• _PROBLEM TO WORK ON_
Using the listing below, show all lines that hold the word "signed".

• _PROVIDED MATERIAL_

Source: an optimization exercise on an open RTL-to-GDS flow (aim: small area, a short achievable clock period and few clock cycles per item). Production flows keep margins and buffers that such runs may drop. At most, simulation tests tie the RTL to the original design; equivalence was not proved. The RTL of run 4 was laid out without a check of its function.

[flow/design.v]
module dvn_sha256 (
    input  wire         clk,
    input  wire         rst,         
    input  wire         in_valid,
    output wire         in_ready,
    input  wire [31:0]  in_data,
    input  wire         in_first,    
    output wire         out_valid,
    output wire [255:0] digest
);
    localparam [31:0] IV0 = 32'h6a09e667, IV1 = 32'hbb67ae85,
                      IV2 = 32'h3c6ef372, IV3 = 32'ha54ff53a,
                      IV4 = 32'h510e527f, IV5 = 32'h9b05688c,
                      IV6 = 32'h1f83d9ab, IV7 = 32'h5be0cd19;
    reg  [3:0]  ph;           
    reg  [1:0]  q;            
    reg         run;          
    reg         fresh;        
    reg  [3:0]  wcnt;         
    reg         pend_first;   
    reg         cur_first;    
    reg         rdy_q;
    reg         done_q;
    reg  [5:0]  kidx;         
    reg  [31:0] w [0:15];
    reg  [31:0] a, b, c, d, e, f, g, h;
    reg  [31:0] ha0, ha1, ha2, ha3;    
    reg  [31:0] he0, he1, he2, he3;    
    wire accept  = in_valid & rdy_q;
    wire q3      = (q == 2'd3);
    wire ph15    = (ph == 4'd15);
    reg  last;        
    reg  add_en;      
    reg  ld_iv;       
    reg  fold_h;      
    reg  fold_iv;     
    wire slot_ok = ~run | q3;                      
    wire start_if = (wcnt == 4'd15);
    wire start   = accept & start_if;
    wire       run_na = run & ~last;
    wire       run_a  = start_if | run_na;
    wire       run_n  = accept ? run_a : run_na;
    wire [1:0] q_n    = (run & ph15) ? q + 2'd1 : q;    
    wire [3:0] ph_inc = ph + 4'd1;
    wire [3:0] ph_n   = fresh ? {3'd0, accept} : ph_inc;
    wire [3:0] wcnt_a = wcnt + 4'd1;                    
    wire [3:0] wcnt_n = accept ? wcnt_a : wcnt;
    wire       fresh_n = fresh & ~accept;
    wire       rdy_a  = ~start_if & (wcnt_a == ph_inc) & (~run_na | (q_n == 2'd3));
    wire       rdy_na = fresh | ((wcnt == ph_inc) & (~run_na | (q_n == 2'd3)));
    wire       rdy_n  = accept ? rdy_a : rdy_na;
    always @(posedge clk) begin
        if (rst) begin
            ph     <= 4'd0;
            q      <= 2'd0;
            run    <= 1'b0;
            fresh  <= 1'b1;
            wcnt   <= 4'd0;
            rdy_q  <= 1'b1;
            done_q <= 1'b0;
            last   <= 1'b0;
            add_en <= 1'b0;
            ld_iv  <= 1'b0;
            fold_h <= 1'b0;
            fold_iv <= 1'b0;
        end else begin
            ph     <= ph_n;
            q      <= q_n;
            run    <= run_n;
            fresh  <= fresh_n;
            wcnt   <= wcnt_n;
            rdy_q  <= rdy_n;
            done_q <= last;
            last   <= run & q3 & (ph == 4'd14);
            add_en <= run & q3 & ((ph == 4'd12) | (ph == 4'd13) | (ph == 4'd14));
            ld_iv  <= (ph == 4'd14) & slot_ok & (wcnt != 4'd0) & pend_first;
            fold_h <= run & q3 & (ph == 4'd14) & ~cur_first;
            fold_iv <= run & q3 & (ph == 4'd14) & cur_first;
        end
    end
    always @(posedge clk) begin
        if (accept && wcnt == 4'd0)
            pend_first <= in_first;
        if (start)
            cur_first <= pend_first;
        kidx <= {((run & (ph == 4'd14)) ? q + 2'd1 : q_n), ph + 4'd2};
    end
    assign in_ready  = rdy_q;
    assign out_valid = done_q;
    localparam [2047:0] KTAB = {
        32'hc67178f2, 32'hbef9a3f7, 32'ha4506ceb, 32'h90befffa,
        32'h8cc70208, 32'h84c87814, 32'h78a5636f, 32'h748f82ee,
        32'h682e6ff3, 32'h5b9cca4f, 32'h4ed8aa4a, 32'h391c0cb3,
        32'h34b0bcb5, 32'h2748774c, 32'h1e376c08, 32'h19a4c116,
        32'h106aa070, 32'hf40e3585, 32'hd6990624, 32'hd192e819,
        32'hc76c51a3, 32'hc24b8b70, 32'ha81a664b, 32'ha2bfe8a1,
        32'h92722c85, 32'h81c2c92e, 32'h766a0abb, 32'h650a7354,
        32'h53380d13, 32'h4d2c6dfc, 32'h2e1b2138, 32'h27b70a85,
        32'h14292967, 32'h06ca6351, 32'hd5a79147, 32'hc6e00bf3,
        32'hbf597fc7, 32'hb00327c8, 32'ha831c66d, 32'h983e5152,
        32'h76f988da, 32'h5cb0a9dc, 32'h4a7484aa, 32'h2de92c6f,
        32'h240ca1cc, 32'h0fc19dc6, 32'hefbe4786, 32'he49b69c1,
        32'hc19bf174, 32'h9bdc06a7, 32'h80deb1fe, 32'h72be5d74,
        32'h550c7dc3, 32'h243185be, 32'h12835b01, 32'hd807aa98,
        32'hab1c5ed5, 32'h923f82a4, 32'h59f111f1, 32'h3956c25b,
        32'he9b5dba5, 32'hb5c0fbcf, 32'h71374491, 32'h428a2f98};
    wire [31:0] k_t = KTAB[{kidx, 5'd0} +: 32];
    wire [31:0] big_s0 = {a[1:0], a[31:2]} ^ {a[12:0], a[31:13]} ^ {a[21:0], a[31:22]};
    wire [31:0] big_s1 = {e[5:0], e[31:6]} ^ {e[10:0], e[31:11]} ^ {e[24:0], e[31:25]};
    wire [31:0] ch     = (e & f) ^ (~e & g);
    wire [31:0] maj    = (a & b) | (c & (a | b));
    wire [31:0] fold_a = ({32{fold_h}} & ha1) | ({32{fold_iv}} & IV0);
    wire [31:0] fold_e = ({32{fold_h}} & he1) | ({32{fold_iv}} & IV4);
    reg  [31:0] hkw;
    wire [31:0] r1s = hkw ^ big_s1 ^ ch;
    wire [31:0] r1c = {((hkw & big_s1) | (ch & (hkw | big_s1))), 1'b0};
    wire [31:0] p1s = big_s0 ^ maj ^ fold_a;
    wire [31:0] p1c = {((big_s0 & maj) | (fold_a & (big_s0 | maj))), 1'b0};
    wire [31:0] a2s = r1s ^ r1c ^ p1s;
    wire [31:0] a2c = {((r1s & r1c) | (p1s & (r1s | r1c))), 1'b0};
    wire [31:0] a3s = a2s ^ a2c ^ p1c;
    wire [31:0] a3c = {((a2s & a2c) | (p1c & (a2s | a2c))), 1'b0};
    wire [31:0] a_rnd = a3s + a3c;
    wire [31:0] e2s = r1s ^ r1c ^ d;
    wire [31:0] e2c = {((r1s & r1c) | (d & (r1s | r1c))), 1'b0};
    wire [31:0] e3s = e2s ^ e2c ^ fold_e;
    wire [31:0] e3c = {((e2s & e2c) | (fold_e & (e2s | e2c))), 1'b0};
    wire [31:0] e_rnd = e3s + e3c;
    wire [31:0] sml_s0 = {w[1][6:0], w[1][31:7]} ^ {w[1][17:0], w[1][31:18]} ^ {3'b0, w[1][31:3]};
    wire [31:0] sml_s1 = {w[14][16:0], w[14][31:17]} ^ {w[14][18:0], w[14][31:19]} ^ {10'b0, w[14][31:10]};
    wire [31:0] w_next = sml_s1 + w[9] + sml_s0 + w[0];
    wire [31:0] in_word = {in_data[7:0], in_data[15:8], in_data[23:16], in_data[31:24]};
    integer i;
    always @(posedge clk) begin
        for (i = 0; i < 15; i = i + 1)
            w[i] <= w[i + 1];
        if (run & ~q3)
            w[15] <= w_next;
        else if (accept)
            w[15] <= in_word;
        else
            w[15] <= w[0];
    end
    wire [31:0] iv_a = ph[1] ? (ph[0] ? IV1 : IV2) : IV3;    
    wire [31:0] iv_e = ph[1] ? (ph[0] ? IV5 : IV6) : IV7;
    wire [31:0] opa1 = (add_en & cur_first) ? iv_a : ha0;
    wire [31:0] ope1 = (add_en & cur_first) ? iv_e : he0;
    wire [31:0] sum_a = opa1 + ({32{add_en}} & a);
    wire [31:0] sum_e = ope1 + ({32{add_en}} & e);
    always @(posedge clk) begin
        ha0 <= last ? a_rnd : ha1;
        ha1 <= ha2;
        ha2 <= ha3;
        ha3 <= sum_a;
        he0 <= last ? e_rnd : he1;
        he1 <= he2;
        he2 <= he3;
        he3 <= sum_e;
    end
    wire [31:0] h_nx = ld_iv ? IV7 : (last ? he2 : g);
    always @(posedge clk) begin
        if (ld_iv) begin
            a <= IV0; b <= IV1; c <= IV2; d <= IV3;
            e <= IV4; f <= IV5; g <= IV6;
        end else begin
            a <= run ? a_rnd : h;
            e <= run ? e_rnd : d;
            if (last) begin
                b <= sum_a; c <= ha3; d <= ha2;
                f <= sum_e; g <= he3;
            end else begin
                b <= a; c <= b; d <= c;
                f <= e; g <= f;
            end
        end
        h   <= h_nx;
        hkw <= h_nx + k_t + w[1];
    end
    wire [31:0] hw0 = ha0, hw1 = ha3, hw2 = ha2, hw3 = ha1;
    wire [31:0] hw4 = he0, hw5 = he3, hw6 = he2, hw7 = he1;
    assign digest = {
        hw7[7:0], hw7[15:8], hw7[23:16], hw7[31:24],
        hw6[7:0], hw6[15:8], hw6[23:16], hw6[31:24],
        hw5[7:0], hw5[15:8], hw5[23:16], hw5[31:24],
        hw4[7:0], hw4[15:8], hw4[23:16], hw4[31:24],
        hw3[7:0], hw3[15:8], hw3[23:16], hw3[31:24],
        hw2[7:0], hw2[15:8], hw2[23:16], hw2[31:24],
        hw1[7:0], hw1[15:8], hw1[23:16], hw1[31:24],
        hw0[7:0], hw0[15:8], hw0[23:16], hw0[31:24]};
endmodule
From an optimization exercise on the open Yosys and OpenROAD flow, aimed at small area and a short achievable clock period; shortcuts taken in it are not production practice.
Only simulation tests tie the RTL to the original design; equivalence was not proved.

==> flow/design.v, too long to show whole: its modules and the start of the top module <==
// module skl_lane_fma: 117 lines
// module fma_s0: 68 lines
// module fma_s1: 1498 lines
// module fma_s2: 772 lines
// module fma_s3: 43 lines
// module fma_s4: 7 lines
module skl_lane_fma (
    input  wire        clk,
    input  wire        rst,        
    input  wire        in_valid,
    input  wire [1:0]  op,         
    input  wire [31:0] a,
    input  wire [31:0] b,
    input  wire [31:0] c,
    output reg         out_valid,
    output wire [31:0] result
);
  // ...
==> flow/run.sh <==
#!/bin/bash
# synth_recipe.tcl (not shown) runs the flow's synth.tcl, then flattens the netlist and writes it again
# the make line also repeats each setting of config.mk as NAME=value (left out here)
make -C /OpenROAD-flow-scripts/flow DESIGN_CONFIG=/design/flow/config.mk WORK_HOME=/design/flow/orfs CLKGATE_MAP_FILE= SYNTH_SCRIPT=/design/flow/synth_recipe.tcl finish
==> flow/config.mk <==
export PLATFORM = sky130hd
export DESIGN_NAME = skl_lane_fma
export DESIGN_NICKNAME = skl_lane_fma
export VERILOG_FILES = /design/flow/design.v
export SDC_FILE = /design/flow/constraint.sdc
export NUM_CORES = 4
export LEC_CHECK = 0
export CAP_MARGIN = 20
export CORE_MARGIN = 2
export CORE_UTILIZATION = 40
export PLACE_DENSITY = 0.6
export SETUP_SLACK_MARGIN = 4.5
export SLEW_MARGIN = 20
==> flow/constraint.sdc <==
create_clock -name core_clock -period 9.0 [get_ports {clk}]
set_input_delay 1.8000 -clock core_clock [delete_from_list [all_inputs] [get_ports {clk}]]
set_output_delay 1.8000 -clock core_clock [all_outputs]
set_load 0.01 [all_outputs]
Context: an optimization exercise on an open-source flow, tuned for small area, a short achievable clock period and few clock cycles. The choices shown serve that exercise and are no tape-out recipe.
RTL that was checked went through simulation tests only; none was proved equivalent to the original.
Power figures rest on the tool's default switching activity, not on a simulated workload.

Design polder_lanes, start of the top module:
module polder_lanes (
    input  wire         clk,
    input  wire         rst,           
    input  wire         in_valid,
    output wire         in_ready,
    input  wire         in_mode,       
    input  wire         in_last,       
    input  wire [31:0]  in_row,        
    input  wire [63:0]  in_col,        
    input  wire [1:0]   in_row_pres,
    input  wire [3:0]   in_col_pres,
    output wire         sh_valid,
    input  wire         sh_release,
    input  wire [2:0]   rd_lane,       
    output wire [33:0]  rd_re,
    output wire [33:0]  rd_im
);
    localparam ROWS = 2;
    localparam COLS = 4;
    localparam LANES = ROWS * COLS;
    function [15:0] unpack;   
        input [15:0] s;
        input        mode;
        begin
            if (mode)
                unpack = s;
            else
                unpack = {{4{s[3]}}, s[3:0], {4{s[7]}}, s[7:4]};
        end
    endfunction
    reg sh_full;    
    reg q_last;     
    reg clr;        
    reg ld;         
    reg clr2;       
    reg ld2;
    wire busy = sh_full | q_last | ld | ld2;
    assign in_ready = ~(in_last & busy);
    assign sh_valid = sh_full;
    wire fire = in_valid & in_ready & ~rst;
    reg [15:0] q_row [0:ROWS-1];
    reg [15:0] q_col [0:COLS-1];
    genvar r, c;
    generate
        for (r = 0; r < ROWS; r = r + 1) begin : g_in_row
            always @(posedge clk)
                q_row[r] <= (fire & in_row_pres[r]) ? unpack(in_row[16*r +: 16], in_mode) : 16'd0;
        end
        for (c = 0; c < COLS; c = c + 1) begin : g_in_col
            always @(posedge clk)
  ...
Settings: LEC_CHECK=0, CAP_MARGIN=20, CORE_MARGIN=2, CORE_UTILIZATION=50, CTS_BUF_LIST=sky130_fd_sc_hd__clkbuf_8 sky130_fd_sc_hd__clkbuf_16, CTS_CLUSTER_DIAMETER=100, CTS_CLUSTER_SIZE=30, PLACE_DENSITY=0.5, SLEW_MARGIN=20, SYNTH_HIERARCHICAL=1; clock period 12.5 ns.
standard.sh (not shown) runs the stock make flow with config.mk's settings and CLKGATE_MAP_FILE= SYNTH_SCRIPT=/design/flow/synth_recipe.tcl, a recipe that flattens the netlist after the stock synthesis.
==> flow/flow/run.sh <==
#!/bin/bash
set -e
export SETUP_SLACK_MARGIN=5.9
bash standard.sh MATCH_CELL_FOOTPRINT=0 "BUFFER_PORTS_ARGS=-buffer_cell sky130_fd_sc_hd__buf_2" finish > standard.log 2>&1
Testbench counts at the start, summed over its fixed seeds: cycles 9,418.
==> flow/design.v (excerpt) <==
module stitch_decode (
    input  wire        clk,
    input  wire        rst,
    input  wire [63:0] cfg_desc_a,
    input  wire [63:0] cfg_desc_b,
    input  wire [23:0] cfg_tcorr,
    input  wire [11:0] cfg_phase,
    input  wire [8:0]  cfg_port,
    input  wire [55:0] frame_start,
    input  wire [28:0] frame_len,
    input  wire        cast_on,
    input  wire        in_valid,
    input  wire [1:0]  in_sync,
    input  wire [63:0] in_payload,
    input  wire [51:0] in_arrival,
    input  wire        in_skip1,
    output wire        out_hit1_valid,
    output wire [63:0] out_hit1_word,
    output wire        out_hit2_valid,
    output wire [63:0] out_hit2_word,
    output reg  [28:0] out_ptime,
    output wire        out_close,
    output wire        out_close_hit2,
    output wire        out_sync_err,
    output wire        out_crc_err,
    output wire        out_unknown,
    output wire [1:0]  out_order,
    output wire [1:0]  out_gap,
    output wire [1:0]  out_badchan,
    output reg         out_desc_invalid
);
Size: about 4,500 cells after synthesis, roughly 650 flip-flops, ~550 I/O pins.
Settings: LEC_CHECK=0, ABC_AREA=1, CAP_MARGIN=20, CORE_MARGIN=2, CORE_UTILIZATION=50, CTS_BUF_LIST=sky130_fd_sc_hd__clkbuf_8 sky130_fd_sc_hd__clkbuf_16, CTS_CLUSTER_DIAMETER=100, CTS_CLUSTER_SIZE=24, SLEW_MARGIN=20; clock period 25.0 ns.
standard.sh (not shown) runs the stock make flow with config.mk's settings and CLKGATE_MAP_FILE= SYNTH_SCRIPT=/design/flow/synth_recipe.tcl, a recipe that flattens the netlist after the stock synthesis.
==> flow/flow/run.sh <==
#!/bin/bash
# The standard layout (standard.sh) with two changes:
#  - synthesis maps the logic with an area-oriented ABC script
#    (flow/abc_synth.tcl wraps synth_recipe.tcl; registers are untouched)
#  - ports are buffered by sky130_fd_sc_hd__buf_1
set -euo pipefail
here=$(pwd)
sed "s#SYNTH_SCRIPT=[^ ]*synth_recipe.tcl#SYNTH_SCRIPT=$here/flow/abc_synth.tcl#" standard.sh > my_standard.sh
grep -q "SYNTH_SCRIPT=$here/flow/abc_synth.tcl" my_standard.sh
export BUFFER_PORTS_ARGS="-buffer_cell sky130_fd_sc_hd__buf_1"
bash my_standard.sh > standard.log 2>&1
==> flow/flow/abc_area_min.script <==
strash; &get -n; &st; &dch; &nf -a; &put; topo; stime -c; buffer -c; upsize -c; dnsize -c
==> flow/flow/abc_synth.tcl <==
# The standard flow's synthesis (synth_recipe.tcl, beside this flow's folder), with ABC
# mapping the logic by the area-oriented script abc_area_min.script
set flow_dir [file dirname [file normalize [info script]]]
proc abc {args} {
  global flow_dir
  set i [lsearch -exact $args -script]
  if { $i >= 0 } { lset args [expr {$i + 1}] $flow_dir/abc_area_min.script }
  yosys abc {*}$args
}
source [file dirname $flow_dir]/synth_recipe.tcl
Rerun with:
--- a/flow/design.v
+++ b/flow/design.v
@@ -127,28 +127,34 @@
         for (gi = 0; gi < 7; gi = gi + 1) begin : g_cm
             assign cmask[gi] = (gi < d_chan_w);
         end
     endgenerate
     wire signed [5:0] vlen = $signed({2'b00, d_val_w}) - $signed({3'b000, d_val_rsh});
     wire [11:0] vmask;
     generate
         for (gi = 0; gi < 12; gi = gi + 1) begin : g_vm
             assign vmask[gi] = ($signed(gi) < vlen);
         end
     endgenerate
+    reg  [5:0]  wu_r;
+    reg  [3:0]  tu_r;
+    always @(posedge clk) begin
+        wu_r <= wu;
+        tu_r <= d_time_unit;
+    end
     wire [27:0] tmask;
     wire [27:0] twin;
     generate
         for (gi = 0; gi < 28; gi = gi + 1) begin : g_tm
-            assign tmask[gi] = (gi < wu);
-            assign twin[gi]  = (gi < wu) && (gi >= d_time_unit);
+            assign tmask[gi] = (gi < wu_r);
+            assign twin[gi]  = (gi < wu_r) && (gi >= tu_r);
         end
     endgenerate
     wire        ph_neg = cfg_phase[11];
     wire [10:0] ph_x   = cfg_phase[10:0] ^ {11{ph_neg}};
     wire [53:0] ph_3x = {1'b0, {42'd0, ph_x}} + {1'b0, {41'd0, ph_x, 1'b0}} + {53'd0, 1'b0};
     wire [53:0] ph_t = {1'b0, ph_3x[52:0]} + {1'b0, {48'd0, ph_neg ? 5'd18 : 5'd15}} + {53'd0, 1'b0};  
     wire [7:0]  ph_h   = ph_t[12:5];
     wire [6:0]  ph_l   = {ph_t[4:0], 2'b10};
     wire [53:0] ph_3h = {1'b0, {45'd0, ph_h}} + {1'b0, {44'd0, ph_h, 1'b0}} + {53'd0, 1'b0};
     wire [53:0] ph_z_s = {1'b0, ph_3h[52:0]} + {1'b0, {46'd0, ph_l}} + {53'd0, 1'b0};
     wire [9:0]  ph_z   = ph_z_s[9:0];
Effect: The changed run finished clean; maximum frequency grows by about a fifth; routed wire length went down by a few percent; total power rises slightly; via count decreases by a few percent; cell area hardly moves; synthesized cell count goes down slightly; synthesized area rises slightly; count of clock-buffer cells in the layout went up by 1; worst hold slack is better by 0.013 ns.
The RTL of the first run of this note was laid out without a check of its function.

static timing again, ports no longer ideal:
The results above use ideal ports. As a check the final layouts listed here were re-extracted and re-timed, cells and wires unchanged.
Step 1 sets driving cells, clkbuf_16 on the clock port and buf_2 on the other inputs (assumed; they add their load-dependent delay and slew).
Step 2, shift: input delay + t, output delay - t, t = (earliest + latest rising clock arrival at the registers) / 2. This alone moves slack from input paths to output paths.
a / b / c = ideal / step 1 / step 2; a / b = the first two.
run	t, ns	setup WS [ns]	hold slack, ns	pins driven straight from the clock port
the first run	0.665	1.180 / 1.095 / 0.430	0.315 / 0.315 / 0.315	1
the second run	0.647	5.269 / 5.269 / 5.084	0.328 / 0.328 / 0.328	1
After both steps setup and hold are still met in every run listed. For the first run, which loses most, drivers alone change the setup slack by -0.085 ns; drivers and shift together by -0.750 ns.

• _RESULT BELOW_
     wire signed [5:0] vlen = $signed({2'b00, d_val_w}) - $signed({3'b000, d_val_rsh});
             assign vmask[gi] = ($signed(gi) < vlen);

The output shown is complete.